WHAT THIS TASK INVOLVES: First find the line with "inverter | 15 | 133 |" in the entries below, then set down exactly every line through the line with "[run 2: critical", that line included.

DATA UNDER STUDY:

### config.mk
export PLATFORM = sky130hd
export DESIGN_NAME = slrs_ctrl
export DESIGN_NICKNAME = d
export VERILOG_FILES = /design/src/rtl/core/slrs_pkg.sv /design/src/rtl/core/slrs_ctrl.sv
export SDC_FILE = /design/constraint.sdc
export NUM_CORES = 1
export LEC_CHECK = 0
export ABC_AREA = 1
export ABC_CLOCK_PERIOD_IN_PS = 2200
export BUFFER_PORTS_ARGS = -buffer_cell sky130_fd_sc_hd__buf_2
export CAP_MARGIN = 40
export CORE_MARGIN = 2
export CORE_UTILIZATION = 45
export DETAILED_ROUTE_END_ITERATION = 8
export PLACE_DENSITY = 0.68
export SETUP_SLACK_MARGIN = 0.02
export SLEW_MARGIN = 10
export SYNTH_ARGS = -nofsm -noshare
export SYNTH_HDL_FRONTEND = slang
export SYNTH_SLANG_ARGS = --single-unit
export TNS_END_PERCENT = 50
### constraint.sdc
create_clock -name clk_i -period 2.2 [get_ports clk_i]
set_input_delay 0.55 -clock clk_i [delete_from_list [all_inputs] [get_ports clk_i]]
set_output_delay 0.55 -clock clk_i [all_outputs]
set_load 0.005 [all_outputs]
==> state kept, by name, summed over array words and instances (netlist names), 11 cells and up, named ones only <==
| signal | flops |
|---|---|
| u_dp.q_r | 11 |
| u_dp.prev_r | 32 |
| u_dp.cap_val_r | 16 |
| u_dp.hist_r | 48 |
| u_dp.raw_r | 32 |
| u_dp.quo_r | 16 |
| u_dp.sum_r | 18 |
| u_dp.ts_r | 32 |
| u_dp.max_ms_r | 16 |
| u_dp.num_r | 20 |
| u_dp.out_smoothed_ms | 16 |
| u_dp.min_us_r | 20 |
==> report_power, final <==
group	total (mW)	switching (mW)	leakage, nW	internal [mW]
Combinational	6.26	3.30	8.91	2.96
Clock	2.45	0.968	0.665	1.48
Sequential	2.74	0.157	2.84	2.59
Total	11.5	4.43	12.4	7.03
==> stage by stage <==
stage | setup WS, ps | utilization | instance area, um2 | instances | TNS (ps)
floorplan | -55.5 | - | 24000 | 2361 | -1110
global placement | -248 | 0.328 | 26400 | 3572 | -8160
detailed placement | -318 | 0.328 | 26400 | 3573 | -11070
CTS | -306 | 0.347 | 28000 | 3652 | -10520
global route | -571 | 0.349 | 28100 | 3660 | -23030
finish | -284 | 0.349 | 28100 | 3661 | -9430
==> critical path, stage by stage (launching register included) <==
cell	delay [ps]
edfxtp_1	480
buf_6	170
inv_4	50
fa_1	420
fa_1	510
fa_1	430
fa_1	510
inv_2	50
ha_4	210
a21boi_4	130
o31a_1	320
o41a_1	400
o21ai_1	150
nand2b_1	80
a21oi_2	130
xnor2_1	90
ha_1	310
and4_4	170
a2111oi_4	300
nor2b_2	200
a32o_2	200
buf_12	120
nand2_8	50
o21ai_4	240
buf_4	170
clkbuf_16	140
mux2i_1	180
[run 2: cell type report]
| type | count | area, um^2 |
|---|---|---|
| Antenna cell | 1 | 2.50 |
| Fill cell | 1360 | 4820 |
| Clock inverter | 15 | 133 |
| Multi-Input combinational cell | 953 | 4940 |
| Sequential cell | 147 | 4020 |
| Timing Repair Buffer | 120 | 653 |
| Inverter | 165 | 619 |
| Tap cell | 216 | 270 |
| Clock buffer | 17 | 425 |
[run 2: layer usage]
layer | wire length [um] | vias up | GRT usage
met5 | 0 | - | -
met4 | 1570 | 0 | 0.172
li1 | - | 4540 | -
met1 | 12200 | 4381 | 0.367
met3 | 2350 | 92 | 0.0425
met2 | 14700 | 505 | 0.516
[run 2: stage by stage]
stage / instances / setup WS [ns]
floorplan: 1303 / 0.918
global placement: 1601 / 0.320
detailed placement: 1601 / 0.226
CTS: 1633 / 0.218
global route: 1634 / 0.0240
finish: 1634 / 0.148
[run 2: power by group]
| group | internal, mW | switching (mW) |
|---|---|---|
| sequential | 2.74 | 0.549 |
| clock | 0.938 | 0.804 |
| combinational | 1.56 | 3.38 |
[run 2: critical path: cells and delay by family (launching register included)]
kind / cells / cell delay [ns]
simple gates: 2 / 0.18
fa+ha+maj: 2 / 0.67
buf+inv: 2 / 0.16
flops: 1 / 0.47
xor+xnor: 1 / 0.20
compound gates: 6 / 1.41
[src/rtl/gso_merge.sv]
// Merging stage: projection sum, largest magnitude, sum of squares and the
// bit-serial square root of that sum. Depends on gso_pkg.
module gso_merge (
  input  logic                clk_i,
  input  logic                rst_ni,
  input  gso_pkg::merge_ctl_t ctl_i,
  input  logic signed [63:0]  rnd_i [gso_pkg::LANES],
  input  logic [30:0]         abs_i [gso_pkg::LANES],
  input  logic [63:0]         sq_i  [gso_pkg::LANES],
  output logic signed [31:0]  proj_o,
  output logic [30:0]         max_o,
  output logic [31:0]         len_o
);

  logic signed [31:0] proj_q, proj_d;
  logic [30:0]        max_q, max_d;
  logic [63:0]        n_q, n_d;
  logic [33:0]        rem_q, rem_d;
  logic [31:0]        root_q, root_d;
  logic               busy_q;

  logic signed [63:0] psum;
  logic [30:0]        mx;
  logic [63:0]        ssum;
  logic [35:0]        t;
  logic [35:0]        trial;

  assign proj_o = proj_q;
  assign max_o  = max_q;
  assign len_o  = root_q;

  always_comb begin
    psum = '0;
    mx   = '0;
    ssum = '0;
    for (int k = 0; k < gso_pkg::LANES; k++) begin
      psum = psum + rnd_i[k];
      ssum = ssum + sq_i[k];
      if (abs_i[k] > mx) mx = abs_i[k];
    end
    t     = {rem_q, n_q[63:62]};
    trial = {2'b00, root_q, 2'b01};
  end

  always_comb begin
    proj_d = proj_q;
    max_d  = max_q;
    n_d    = n_q;
    rem_d  = rem_q;
    root_d = root_q;
    case (ctl_i.op)
      gso_pkg::MOP_PROJ: proj_d = gso_pkg::sat32(psum);
      gso_pkg::MOP_MAX:  max_d = mx;
      gso_pkg::MOP_SHL:  max_d = max_q << 1;
      gso_pkg::MOP_LEN2: begin
        n_d    = ssum;
        rem_d  = '0;
        root_d = '0;
      end
      gso_pkg::MOP_SQRT: begin
        // take two radicand bits, try root*4+1
        if (t >= trial) begin
          rem_d  = 34'(t - trial);
          root_d = {root_q[30:0], 1'b1};
        end else begin
          rem_d  = t[33:0];
          root_d = {root_q[30:0], 1'b0};
        end
        n_d = n_q << 2;
      end
      default: ;
    endcase
  end

  always_ff @(posedge clk_i or negedge rst_ni) begin
    if (!rst_ni) begin
      busy_q <= 1'b0;
    end else begin
      busy_q <= (ctl_i.op != gso_pkg::MOP_NONE);
    end
  end

  always_ff @(posedge clk_i) begin
    proj_q <= proj_d;
    max_q  <= busy_q ? max_d : max_d;
    n_q    <= n_d;
    rem_q  <= rem_d;
    root_q <= root_d;
  end

endmodule
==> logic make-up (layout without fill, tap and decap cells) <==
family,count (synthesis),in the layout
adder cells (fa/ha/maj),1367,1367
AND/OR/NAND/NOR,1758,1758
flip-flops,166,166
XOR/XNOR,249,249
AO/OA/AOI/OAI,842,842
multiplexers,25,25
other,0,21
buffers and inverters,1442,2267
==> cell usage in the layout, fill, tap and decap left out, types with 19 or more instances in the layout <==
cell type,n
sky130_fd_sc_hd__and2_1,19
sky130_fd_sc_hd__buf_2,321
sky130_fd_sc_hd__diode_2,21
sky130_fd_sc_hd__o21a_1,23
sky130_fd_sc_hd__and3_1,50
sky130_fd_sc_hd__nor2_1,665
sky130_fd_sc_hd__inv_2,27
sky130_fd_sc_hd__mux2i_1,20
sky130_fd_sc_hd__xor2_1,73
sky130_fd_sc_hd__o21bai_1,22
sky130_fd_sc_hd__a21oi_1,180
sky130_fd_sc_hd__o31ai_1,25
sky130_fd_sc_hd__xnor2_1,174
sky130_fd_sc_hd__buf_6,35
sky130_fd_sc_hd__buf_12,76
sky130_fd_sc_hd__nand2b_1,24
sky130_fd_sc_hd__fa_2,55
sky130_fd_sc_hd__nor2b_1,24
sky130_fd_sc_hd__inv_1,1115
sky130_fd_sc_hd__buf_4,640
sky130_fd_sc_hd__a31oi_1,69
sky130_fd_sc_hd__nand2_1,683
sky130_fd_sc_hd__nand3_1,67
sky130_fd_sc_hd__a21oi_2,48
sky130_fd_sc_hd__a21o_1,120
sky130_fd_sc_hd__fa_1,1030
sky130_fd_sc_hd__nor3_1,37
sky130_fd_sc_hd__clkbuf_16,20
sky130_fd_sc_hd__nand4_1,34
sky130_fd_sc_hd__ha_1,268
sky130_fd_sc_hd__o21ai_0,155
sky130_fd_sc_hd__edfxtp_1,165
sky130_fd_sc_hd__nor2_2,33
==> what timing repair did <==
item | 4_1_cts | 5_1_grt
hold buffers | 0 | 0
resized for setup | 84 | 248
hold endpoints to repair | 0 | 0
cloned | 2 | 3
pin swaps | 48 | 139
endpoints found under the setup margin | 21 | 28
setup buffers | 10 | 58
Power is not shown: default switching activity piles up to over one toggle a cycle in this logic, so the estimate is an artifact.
## src/rtl/core/csq_pkg.sv

```systemverilog
`timescale 1ns / 1ps
package csq_pkg;
    localparam int WAIT_DEPTH = 16;
    localparam int KEY_WIDTH  = 16;
    localparam int IDX_W      = (WAIT_DEPTH > 1) ? $clog2(WAIT_DEPTH) : 1;
    localparam int CNT_W      = $clog2(WAIT_DEPTH + 1);
    localparam int FIFO_DEPTH = 2;
    localparam int FPTR_W     = 1;

    localparam logic [1:0] OP_TRY    = 2'd0;
    localparam logic [1:0] OP_TAKE   = 2'd1;
    localparam logic [1:0] OP_GIVE   = 2'd2;
    localparam logic [1:0] OP_CANCEL = 2'd3;

    localparam logic [1:0] ERR_NONE = 2'd0;
    localparam logic [1:0] ERR_FULL = 2'd1;
    localparam logic [1:0] ERR_SAT  = 2'd2;

    typedef struct packed {
        logic [1:0]  op;
        logic [7:0]  requester;
        logic [15:0] keys;
    } req_t;
endpackage

```

## src/rtl/core/csq_front.sv

```systemverilog
`timescale 1ns / 1ps
// Input skid queue: accepts requests while the back end is busy.
module csq_front
(
    input  logic            clk,
    input  logic            rst_n,
    input  logic            in_valid,
    output logic            in_ready,
    input  csq_pkg::req_t   in_req,
    output logic            q_valid,
    input  logic            q_ready,
    output csq_pkg::req_t   q_req
);
    csq_pkg::req_t mem_reg [csq_pkg::FIFO_DEPTH];
    logic [csq_pkg::FPTR_W-1:0] wp_reg, rp_reg;
    logic [1:0] cnt_reg;
    logic push, pop;

    assign in_ready = (cnt_reg != 2'(csq_pkg::FIFO_DEPTH));
    assign q_valid  = (cnt_reg != 2'd0);
    assign q_req    = mem_reg[rp_reg];
    assign push     = in_valid && in_ready;
    assign pop      = q_valid && q_ready;

    always_ff @(posedge clk)
    begin
        if (push)
        begin
            mem_reg[wp_reg] <= in_req;
        end
    end

    always_ff @(posedge clk or negedge rst_n)
    begin
        if (!rst_n)
        begin
            wp_reg  <= '0;
            rp_reg  <= '0;
            cnt_reg <= '0;
        end
        else
        begin
            if (push) wp_reg <= wp_reg + 1'b1;
            if (pop)  rp_reg <= rp_reg + 1'b1;
            cnt_reg <= cnt_reg + {1'b0, push} - {1'b0, pop};
        end
    end

    assert property (@(posedge clk) disable iff (!rst_n) cnt_reg <= 2'd2)
        else $error("queue overflow");
    assert property (@(posedge clk) disable iff (!rst_n)
        (push && !pop) |=> cnt_reg == $past(cnt_reg) + 2'd1)
        else $error("queue count");
    assert property (@(posedge clk) disable iff (!rst_n)
        (cnt_reg == 2'd0) |-> !pop)
        else $error("pop from empty");
endmodule

```

## src/rtl/core/csq_back.sv

```systemverilog
`timescale 1ns / 1ps
// Executes one request: reply, wake scan after a give-back, sweep for a cancel.
// One list entry per cycle unless a wake stalls; removal shifts the tail down.
module csq_back
(
    input  logic            clk,
    input  logic            rst_n,
    input  logic            cfg_we,
    input  logic [15:0]     cfg_wdata,
    input  logic            q_valid,
    output logic            q_ready,
    input  csq_pkg::req_t   q_req,
    output logic            out_valid,
    input  logic            out_ready,
    output logic            kind,
    output logic [7:0]      who,
    output logic            granted,
    output logic            waiting,
    output logic [1:0]      error,
    output logic [15:0]     keys_left,
    output logic            last
);
    localparam logic [1:0] S_IDLE = 2'd0;
    localparam logic [1:0] S_SCAN = 2'd1;
    localparam logic [1:0] S_CANC = 2'd2;
    localparam int KW    = csq_pkg::KEY_WIDTH;
    localparam int IW    = csq_pkg::IDX_W;
    localparam int CW    = csq_pkg::CNT_W;
    localparam int DEPTH = csq_pkg::WAIT_DEPTH;
    localparam int XW    = (KW > 16) ? KW : 16;   // compare width

    logic [7:0]    wwho_reg  [DEPTH];
    logic [15:0]   wkeys_reg [DEPTH];
    logic [CW-1:0] used_reg, used_next;
    logic [KW-1:0] cnt_reg, cnt_next;
    logic [1:0]    st_reg, st_next;
    logic [CW-1:0] rd_reg, rd_next;
    logic [7:0]    creq_reg, creq_next;
    // pending result: held until it is known whether another one follows
    logic          pkind_reg, pkind_next;
    logic [7:0]    pwho_reg, pwho_next;
    logic [1:0]    perr_reg, perr_next;
    logic [15:0]   pkl_reg, pkl_next;
    // output register
    logic          ov_reg, ov_next;
    logic          okind_reg, okind_next, ogr_reg, ogr_next, owt_reg, owt_next;
    logic          olast_reg, olast_next;
    logic [7:0]    owho_reg, owho_next;
    logic [1:0]    oerr_reg, oerr_next;
    logic [15:0]   okl_reg, okl_next;
    logic          app_we, rm_we, flush, flush_last;
    logic          ovfree, at_end, fits_q, fits_e;
    logic [7:0]    ewho;
    logic [15:0]   ekeys;
    logic [XW-1:0] x_cnt, x_qkeys, x_ekeys;
    logic [XW:0]   sum, key_max;

    assign ovfree  = !ov_reg || out_ready;
    assign q_ready = (st_reg == S_IDLE) && ovfree;
    assign at_end  = (rd_reg == used_reg);
    assign ewho    = wwho_reg[rd_reg[IW-1:0]];
    assign ekeys   = wkeys_reg[rd_reg[IW-1:0]];
    assign x_cnt   = XW'(cnt_reg);
    assign x_qkeys = XW'(q_req.keys);
    assign x_ekeys = XW'(ekeys);
    assign fits_q  = (x_cnt >= x_qkeys);
    assign fits_e  = (x_cnt >= x_ekeys);
    assign sum     = {1'b0, x_cnt} + {1'b0, x_qkeys};
    assign key_max = {{(XW + 1 - KW){1'b0}}, {KW{1'b1}}};

    always_comb
    begin
        used_next  = used_reg;
        cnt_next   = cnt_reg;
        st_next    = st_reg;
        rd_next    = rd_reg;
        creq_next  = creq_reg;
        pkind_next = pkind_reg;
        pwho_next  = pwho_reg;
        perr_next  = perr_reg;
        pkl_next   = pkl_reg;
        ov_next    = ov_reg && !out_ready;
        okind_next = okind_reg;
        owho_next  = owho_reg;
        ogr_next   = ogr_reg;
        owt_next   = owt_reg;
        oerr_next  = oerr_reg;
        okl_next   = okl_reg;
        olast_next = olast_reg;
        app_we     = 1'b0;
        rm_we      = 1'b0;
        flush      = 1'b0;
        flush_last = 1'b0;
        case (st_reg)
            S_IDLE:
            begin
                if (q_valid && q_ready)
                begin
                    creq_next  = q_req.requester;
                    rd_next    = '0;
                    pkind_next = 1'b0;
                    pwho_next  = q_req.requester;
                    perr_next  = csq_pkg::ERR_NONE;
                    case (q_req.op)
                        csq_pkg::OP_TRY, csq_pkg::OP_TAKE:
                        begin
                            // single result, straight to the output register
                            ov_next    = 1'b1;
                            okind_next = 1'b0;
                            owho_next  = q_req.requester;
                            ogr_next   = 1'b0;
                            owt_next   = 1'b0;
                            oerr_next  = csq_pkg::ERR_NONE;
                            olast_next = 1'b1;
                            if (fits_q)
                            begin
                                cnt_next = KW'(x_cnt - x_qkeys);
                                ogr_next = 1'b1;
                            end
                            else if (q_req.op == csq_pkg::OP_TAKE)
                            begin
                                if (used_reg < CW'(DEPTH))
                                begin
                                    app_we    = 1'b1;
                                    used_next = used_reg + 1'b1;
                                    owt_next  = 1'b1;
                                end
                                else
                                begin
                                    oerr_next = csq_pkg::ERR_FULL;
                                end
                            end
                            okl_next = 16'(cnt_next);
                        end
                        csq_pkg::OP_GIVE:
                        begin
                            if (sum > key_max)
                            begin
                                cnt_next  = '1;
                                perr_next = csq_pkg::ERR_SAT;
                            end
                            else
                            begin
                                cnt_next = KW'(sum);
                            end
                            pkl_next = 16'(cnt_next);
                            st_next  = S_SCAN;
                        end
                        default:
                        begin
                            pkl_next = 16'(cnt_reg);
                            st_next  = S_CANC;
                        end
                    endcase
                end
            end
            S_SCAN:
            begin
                if (at_end)
                begin
                    if (ovfree)
                    begin
                        flush      = 1'b1;
                        flush_last = 1'b1;
                        st_next    = S_IDLE;
                    end
                end
                else if (fits_e)
                begin
                    // earlier entries did not fit a larger count, so the
                    // scan goes on at the same slot after the removal
                    if (ovfree)
                    begin
                        flush      = 1'b1;
                        cnt_next   = KW'(x_cnt - x_ekeys);
                        rm_we      = 1'b1;
                        used_next  = used_reg - 1'b1;
                        pkind_next = 1'b1;
                        pwho_next  = ewho;
                        perr_next  = csq_pkg::ERR_NONE;
                        pkl_next   = 16'(cnt_next);
                    end
                end
                else
                begin
                    rd_next = rd_reg + 1'b1;
                end
            end
            S_CANC:
            begin
                if (at_end)
                begin
                    if (ovfree)
                    begin
                        flush      = 1'b1;
                        flush_last = 1'b1;
                        st_next    = S_IDLE;
                    end
                end
                else if (ewho == creq_reg)
                begin
                    rm_we     = 1'b1;
                    used_next = used_reg - 1'b1;
                end
                else
                begin
                    rd_next = rd_reg + 1'b1;
                end
            end
            default:
            begin
                st_next = S_IDLE;
            end
        endcase
        if (flush)
        begin
            ov_next    = 1'b1;
            okind_next = pkind_reg;
            owho_next  = pwho_reg;
            ogr_next   = pkind_reg;
            owt_next   = 1'b0;
            oerr_next  = perr_reg;
            okl_next   = pkl_reg;
            olast_next = flush_last;
        end
    end

    always_ff @(posedge clk)
    begin
        if (app_we)
        begin
            wwho_reg[used_reg[IW-1:0]]  <= q_req.requester;
            wkeys_reg[used_reg[IW-1:0]] <= q_req.keys;
        end
        for (int j = 0; j < DEPTH - 1; j++)
        begin
            if (rm_we && CW'(j) >= rd_reg)
            begin
                wwho_reg[j]  <= wwho_reg[j + 1];
                wkeys_reg[j] <= wkeys_reg[j + 1];
            end
        end
    end

    always_ff @(posedge clk or negedge rst_n)
    begin
        if (!rst_n)
        begin
            used_reg <= '0; cnt_reg <= '0; st_reg <= S_IDLE; ov_reg <= 1'b0;
            rd_reg <= '0;
        end
        else
        begin
            used_reg <= used_next; st_reg <= st_next; ov_reg <= ov_next;
            rd_reg <= rd_next;
            cnt_reg <= cfg_we ? KW'(cfg_wdata) : cnt_next;
        end
    end

    always_ff @(posedge clk)
    begin
        creq_reg <= creq_next; pkind_reg <= pkind_next; pwho_reg <= pwho_next;
        perr_reg <= perr_next; pkl_reg <= pkl_next;
        okind_reg <= okind_next; owho_reg <= owho_next;
        ogr_reg <= ogr_next; owt_reg <= owt_next; oerr_reg <= oerr_next;
        okl_reg <= okl_next; olast_reg <= olast_next;
    end

    assign out_valid = ov_reg;
    assign kind = okind_reg; assign who = owho_reg; assign granted = ogr_reg;
    assign waiting = owt_reg; assign error = oerr_reg;
    assign keys_left = okl_reg; assign last = olast_reg;

    assert property (@(posedge clk) disable iff (!rst_n)
        used_reg <= CW'(DEPTH)) else $error("wait list overrun");
    assert property (@(posedge clk) disable iff (!rst_n)
        rd_reg <= used_reg) else $error("scan past fill");
    assert property (@(posedge clk) disable iff (!rst_n)
        (out_valid && kind) |-> (granted && !waiting && error == csq_pkg::ERR_NONE))
        else $error("bad wake fields");
    assert property (@(posedge clk) disable iff (!rst_n)
        (out_valid && !out_ready) |=> (out_valid && $stable(who) && $stable(keys_left)))
        else $error("result changed while stalled");
endmodule

```

## src/rtl/core/counting_semaphore_waiter_queue.sv

```systemverilog
`timescale 1ns / 1ps
// Channel  | handshake             | payload
// request  | in_valid / in_ready   | op, requester, keys
// result   | out_valid / out_ready | kind, who, granted, waiting, error, keys_left, last
// config   | cfg_we                | cfg_wdata (initial_keys)
// A request enters a two-entry queue; the back end takes it once idle with a free output register.
// Try-take and take: one result, written straight into the output register.
// Give-back and cancel: one wait-list entry per cycle, save where a wake waits for
// out_ready; the final result (last set) comes when the walk reaches the list fill.
// Reset clears key count and list fill; out_ready low holds the back end at
// its next result, and in_ready drops once the queue holds two requests.
module counting_semaphore_waiter_queue
(
    input  logic        clk,
    input  logic        rst_n,
    input  logic        cfg_we,
    input  logic [15:0] cfg_wdata,
    input  logic        in_valid,
    output logic        in_ready,
    input  logic [1:0]  op,
    input  logic [7:0]  requester,
    input  logic [15:0] keys,
    output logic        out_valid,
    input  logic        out_ready,
    output logic        kind,
    output logic [7:0]  who,
    output logic        granted,
    output logic        waiting,
    output logic [1:0]  error,
    output logic [15:0] keys_left,
    output logic        last
);
    csq_pkg::req_t in_req, q_req;
    logic q_valid, q_ready;

    assign in_req = '{op: op, requester: requester, keys: keys};

    csq_front u_front
    (
        .clk(clk), .rst_n(rst_n), .in_valid(in_valid), .in_ready(in_ready),
        .in_req(in_req), .q_valid(q_valid), .q_ready(q_ready), .q_req(q_req)
    );

    csq_back u_back
    (
        .clk(clk), .rst_n(rst_n), .cfg_we(cfg_we), .cfg_wdata(cfg_wdata),
        .q_valid(q_valid), .q_ready(q_ready), .q_req(q_req),
        .out_valid(out_valid), .out_ready(out_ready), .kind(kind), .who(who),
        .granted(granted), .waiting(waiting), .error(error),
        .keys_left(keys_left), .last(last)
    );
endmodule

```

EXERCISE ANSWER:
| Clock inverter | 15 | 133 |
| Multi-Input combinational cell | 953 | 4940 |
| Sequential cell | 147 | 4020 |
| Timing Repair Buffer | 120 | 653 |
| Inverter | 165 | 619 |
| Tap cell | 216 | 270 |
| Clock buffer | 17 | 425 |
[run 2: layer usage]
layer | wire length [um] | vias up | GRT usage
met5 | 0 | - | -
met4 | 1570 | 0 | 0.172
li1 | - | 4540 | -
met1 | 12200 | 4381 | 0.367
met3 | 2350 | 92 | 0.0425
met2 | 14700 | 505 | 0.516
[run 2: stage by stage]
stage / instances / setup WS [ns]
floorplan: 1303 / 0.918
global placement: 1601 / 0.320
detailed placement: 1601 / 0.226
CTS: 1633 / 0.218
global route: 1634 / 0.0240
finish: 1634 / 0.148
[run 2: power by group]
| group | internal, mW | switching (mW) |
|---|---|---|
| sequential | 2.74 | 0.549 |
| clock | 0.938 | 0.804 |
| combinational | 1.56 | 3.38 |
[run 2: critical path: cells and delay by family (launching register included)]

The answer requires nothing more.